Umaru Pate (born 1964) is a Nigerian professor of media history and an academic.

He is the Vice Chancellor of Federal University Kashere, Gombe State and the former Dean, School of Postgraduate Studies, Bayero University Kano, the president of Association of Communication Scholars and Professionals of Nigeria (ACSPN), a member of UNESCO Network of Communication Professors.

== Early life and education ==

Umar Pate was born on 4 January 1964 at the District Head's Palace, Song Local Government of Adamawa Emirate, Nigeria.

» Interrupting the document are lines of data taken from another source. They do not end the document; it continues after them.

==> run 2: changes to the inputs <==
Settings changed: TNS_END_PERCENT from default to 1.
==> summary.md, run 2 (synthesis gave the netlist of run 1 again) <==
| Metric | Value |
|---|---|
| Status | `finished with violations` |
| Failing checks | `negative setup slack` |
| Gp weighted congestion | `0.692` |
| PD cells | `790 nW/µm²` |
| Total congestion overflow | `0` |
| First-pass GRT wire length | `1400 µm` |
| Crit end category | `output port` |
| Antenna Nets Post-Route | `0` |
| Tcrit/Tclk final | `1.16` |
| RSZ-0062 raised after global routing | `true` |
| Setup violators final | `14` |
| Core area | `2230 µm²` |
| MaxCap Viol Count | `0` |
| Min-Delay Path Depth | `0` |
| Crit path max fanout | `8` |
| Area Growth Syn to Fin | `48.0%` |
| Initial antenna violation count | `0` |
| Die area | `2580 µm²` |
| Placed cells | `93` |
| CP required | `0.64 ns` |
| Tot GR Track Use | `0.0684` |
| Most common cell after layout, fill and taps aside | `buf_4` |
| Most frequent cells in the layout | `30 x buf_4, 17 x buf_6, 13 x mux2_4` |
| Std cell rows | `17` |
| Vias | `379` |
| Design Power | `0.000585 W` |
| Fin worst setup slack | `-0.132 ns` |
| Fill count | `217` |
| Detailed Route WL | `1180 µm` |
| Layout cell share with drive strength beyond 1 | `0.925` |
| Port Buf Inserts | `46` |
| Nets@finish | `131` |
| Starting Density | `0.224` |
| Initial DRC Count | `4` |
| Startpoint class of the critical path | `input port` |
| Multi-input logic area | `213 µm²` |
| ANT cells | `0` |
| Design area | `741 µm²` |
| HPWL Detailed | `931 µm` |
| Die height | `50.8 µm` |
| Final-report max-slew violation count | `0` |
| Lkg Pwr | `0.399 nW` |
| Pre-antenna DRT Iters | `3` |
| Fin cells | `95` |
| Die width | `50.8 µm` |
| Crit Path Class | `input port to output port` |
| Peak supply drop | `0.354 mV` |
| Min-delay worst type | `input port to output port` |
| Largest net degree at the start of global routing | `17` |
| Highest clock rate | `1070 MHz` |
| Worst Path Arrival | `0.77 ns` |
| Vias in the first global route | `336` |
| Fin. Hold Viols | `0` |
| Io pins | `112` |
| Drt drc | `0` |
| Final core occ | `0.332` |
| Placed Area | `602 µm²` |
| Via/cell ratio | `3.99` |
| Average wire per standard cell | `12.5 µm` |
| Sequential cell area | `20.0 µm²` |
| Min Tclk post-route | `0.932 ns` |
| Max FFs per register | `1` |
[config.mk]
export PLATFORM = sky130hd
export DESIGN_NAME = rom_reader
export DESIGN_NICKNAME = d
export VERILOG_FILES = /design/src/hdl/mem_pkg.sv /design/src/hdl/cart_pkg.sv /design/src/hdl/rom_reader.sv
export SDC_FILE = /design/constraint.sdc
export NUM_CORES = 1
export LEC_CHECK = 0
export CORE_AREA = 2 2 39 41
export CTS_CLUSTER_DIAMETER = 60
export DETAILED_ROUTE_END_ITERATION = 12
export DIE_AREA = 0 0 41 43
export DONT_BUFFER_PORTS = 1
export MAX_ROUTING_LAYER = met4
export PLACE_DENSITY = 0.65
export SYNTH_ARGS = -nofsm -noshare
export SYNTH_HDL_FRONTEND = slang
export SYNTH_SLANG_ARGS = --single-unit
[constraint.sdc]
create_clock -name clk_sys -period 1.2 [get_ports clk_sys]
set_input_delay 0.12 -clock clk_sys [delete_from_list [all_inputs] [get_ports clk_sys]]
set_output_delay 0.12 -clock clk_sys [all_outputs]
set_load 0.05 [all_outputs]
[src/hdl/mem_pkg.sv]
package mem_pkg;

	////////////////////////////////////////////////////////////////////////////
	// Shared word store geometry
	////////////////////////////////////////////////////////////////////////////

	// One store word holds two cartridge bytes
	localparam int WORD_W = 16;

	typedef logic [WORD_W-1:0] word_t;

	// 8K words, enough for a 16 KB image
	localparam int MEM_ADDR_W_DEFAULT = 13;

endpackage

[src/hdl/cart_pkg.sv]
package cart_pkg;

	////////////////////////////////////////////////////////////////////////////
	// Download stream format
	////////////////////////////////////////////////////////////////////////////

	localparam int CART_ADDR_W = 24;

	typedef logic [CART_ADDR_W-1:0] cart_addr_t;
	typedef logic [7:0] dl_index_t;

	// Index used by the host for cheat files
	localparam dl_index_t CODE_INDEX = 8'hFF;

	// Copier header in front of some images
	localparam cart_addr_t HEADER_BYTES = 24'd512;

	// Populous signature blocks and the four words expected at offsets 6..12
	localparam cart_addr_t SIG_BLOCK_A = 24'h001F20;
	localparam cart_addr_t SIG_BLOCK_B = 24'h002120;
	localparam logic [3:0][15:0] SIG_WORDS = {16'h5355, 16'h4F4C, 16'h5550, 16'h4F50};

	// Cheat code layout, top down
	typedef logic [127:0] cheat_code_t;
	localparam int CODE_FLAGS_LSB   = 96;
	localparam int CODE_ADDR_LSB    = 64;
	localparam int CODE_COMPARE_LSB = 32;
	localparam int CODE_REPLACE_LSB = 0;

endpackage

[src/hdl/rom_reader.sv]
`timescale 1ns/1ns

module rom_reader import mem_pkg::*, cart_pkg::*; #(
	parameter int MEM_ADDR_W = MEM_ADDR_W_DEFAULT
) (
	input  logic                  clk_sys,
	input  logic                  reset,
	// Console side
	input  logic                  rd_valid,
	output logic                  rd_ready,
	input  cart_addr_t            rd_addr,
	output logic [7:0]            rd_data,
	output logic                  rd_resp,
	input  cart_addr_t            img_bytes,
	// Arbiter side
	output logic                  rq_valid,
	input  logic                  rq_ready,
	output logic [MEM_ADDR_W-1:0] rq_addr,
	input  word_t                 rq_data,
	input  logic                  rq_resp
);

	logic       busy;
	logic       byte_sel;
	cart_addr_t eff_addr;

	// Skip the copier header when the image size says one is there
	assign eff_addr = rd_addr + (img_bytes[9] ? HEADER_BYTES : '0);

	// One read in flight
	assign rd_ready = ~busy;
	assign rd_resp  = rq_resp;
	assign rd_data  = byte_sel ? rq_data[15:8] : rq_data[7:0];

	always_ff @(posedge clk_sys) begin
		if (reset) begin
			busy     <= 1'b0;
			rq_valid <= 1'b0;
		end else begin
			if (rd_valid && rd_ready) begin
				busy     <= 1'b1;
				rq_valid <= 1'b1;
			end
			if (rq_valid && rq_ready) begin
				rq_valid <= 1'b0;
			end
			if (rd_resp) begin
				busy <= 1'b0;
			end
		end
	end

	always_ff @(posedge clk_sys) begin
		if (rd_valid && rd_ready) begin
			rq_addr  <= eff_addr[MEM_ADDR_W:1];
			byte_sel <= eff_addr[0];
		end
	end

endmodule
**src/hdl/cart_pkg.sv**
```systemverilog
package cart_pkg;

	////////////////////////////////////////////////////////////////////////////
	// Download stream format
	////////////////////////////////////////////////////////////////////////////

	localparam int CART_ADDR_W = 24;

	typedef logic [CART_ADDR_W-1:0] cart_addr_t;
	typedef logic [7:0] dl_index_t;

	// Index used by the host for cheat files
	localparam dl_index_t CODE_INDEX = 8'hFF;

	// Copier header in front of some images
	localparam cart_addr_t HEADER_BYTES = 24'd512;

	// Populous signature blocks and the four words expected at offsets 6..12
	localparam cart_addr_t SIG_BLOCK_A = 24'h001F20;
	localparam cart_addr_t SIG_BLOCK_B = 24'h002120;
	localparam logic [3:0][15:0] SIG_WORDS = {16'h5355, 16'h4F4C, 16'h5550, 16'h4F50};

	// Cheat code layout, top down
	typedef logic [127:0] cheat_code_t;
	localparam int CODE_FLAGS_LSB   = 96;
	localparam int CODE_ADDR_LSB    = 64;
	localparam int CODE_COMPARE_LSB = 32;
	localparam int CODE_REPLACE_LSB = 0;

endpackage

```
**src/hdl/cheat_loader.sv**
```systemverilog
`timescale 1ns/1ns

module cheat_loader import cart_pkg::*; (
	input  logic        clk_sys,
	input  logic        reset,
	input  logic        dl_active,
	input  dl_index_t   dl_index,
	input  logic        dl_valid,
	input  logic        dl_ready,
	input  cart_addr_t  dl_addr,
	input  logic [15:0] dl_data,
	output logic        code_valid,
	output cheat_code_t code
);

	logic code_dl;
	logic take;

	assign code_dl = dl_active && (dl_index == CODE_INDEX);
	assign take    = code_dl && dl_valid && dl_ready;

	// Last word of a code makes it available
	always_ff @(posedge clk_sys) begin
		if (reset) begin
			code_valid <= 1'b0;
		end else begin
			code_valid <= take && (dl_addr[3:0] == 4'd14);
		end
	end

	// Low half of each field first
	always_ff @(posedge clk_sys) begin
		if (take) begin
			case (dl_addr[3:0])
				4'd0:  code[CODE_FLAGS_LSB +: 16]        <= dl_data;
				4'd2:  code[CODE_FLAGS_LSB + 16 +: 16]   <= dl_data;
				4'd4:  code[CODE_ADDR_LSB +: 16]         <= dl_data;
				4'd6:  code[CODE_ADDR_LSB + 16 +: 16]    <= dl_data;
				4'd8:  code[CODE_COMPARE_LSB +: 16]      <= dl_data;
				4'd10: code[CODE_COMPARE_LSB + 16 +: 16] <= dl_data;
				4'd12: code[CODE_REPLACE_LSB +: 16]      <= dl_data;
				4'd14: code[CODE_REPLACE_LSB + 16 +: 16] <= dl_data;
				default: ;
			endcase
		end
	end

endmodule

```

He had his Primary School Leaving Certificate at Nassarao Jeleng LEA Primary School in 1976. He then proceeded to Government College Maiduguri where he emerged as the overall best graduating student of the West African Examinations Council (WAEC), GCE O' Level in Arts department in 1981.

Afterwards, he attended college of preliminary studies, Yola, in 1982 for an Interim Joint Matriculation Board (IJMB) that qualified him for a direct admission into 200 level in 1984. Pate graduated with a degree in Mass communication in 1987 and then bagged Master of Philosophy University of Ghana, Legon and Phd at University of Maiduguri in 1990 and 1997 respectively.

== Career ==

Umar Pate started his career at the department of Mass Communication, University of Maiduguri in 1988, he became an associate professor in 2002. He was appointed a Professor of Mass Communication and Dean, School of Postgraduate Studies, Bayero University Kano in 2007.

On 20 October 2007, Pate became Professor of Media and Society.

== International appointment ==
In November 2017, Pate was appointed by UNESCO in Paris as a director representing Africa on the Six persons Board of Directors of the prestigious International Network of UNESCO Professors in Communication (ORBICOM) that has its headquarters at University of Quebec at Montreal, Canada.

== Recognitions/awards ==
He has served as a consultant for several organization both locally and intentionally such as USAID, UNFPA, UNICEF, UNESCO, World Bank, Ford Foundation etc.

Not neglecting his tradition and culture, professor Pate is also the Kaigama of Adamawa state which translates to the chief of defense of staff and also one of the 11 Kingmakers of the state. He has over 66 national and international publications in different part of the world.

Some of the awards The VC of FUK, Umar Pate got was the "Award of excellence for service to humanity" by the National Association of Women Journalist (NAWOJ).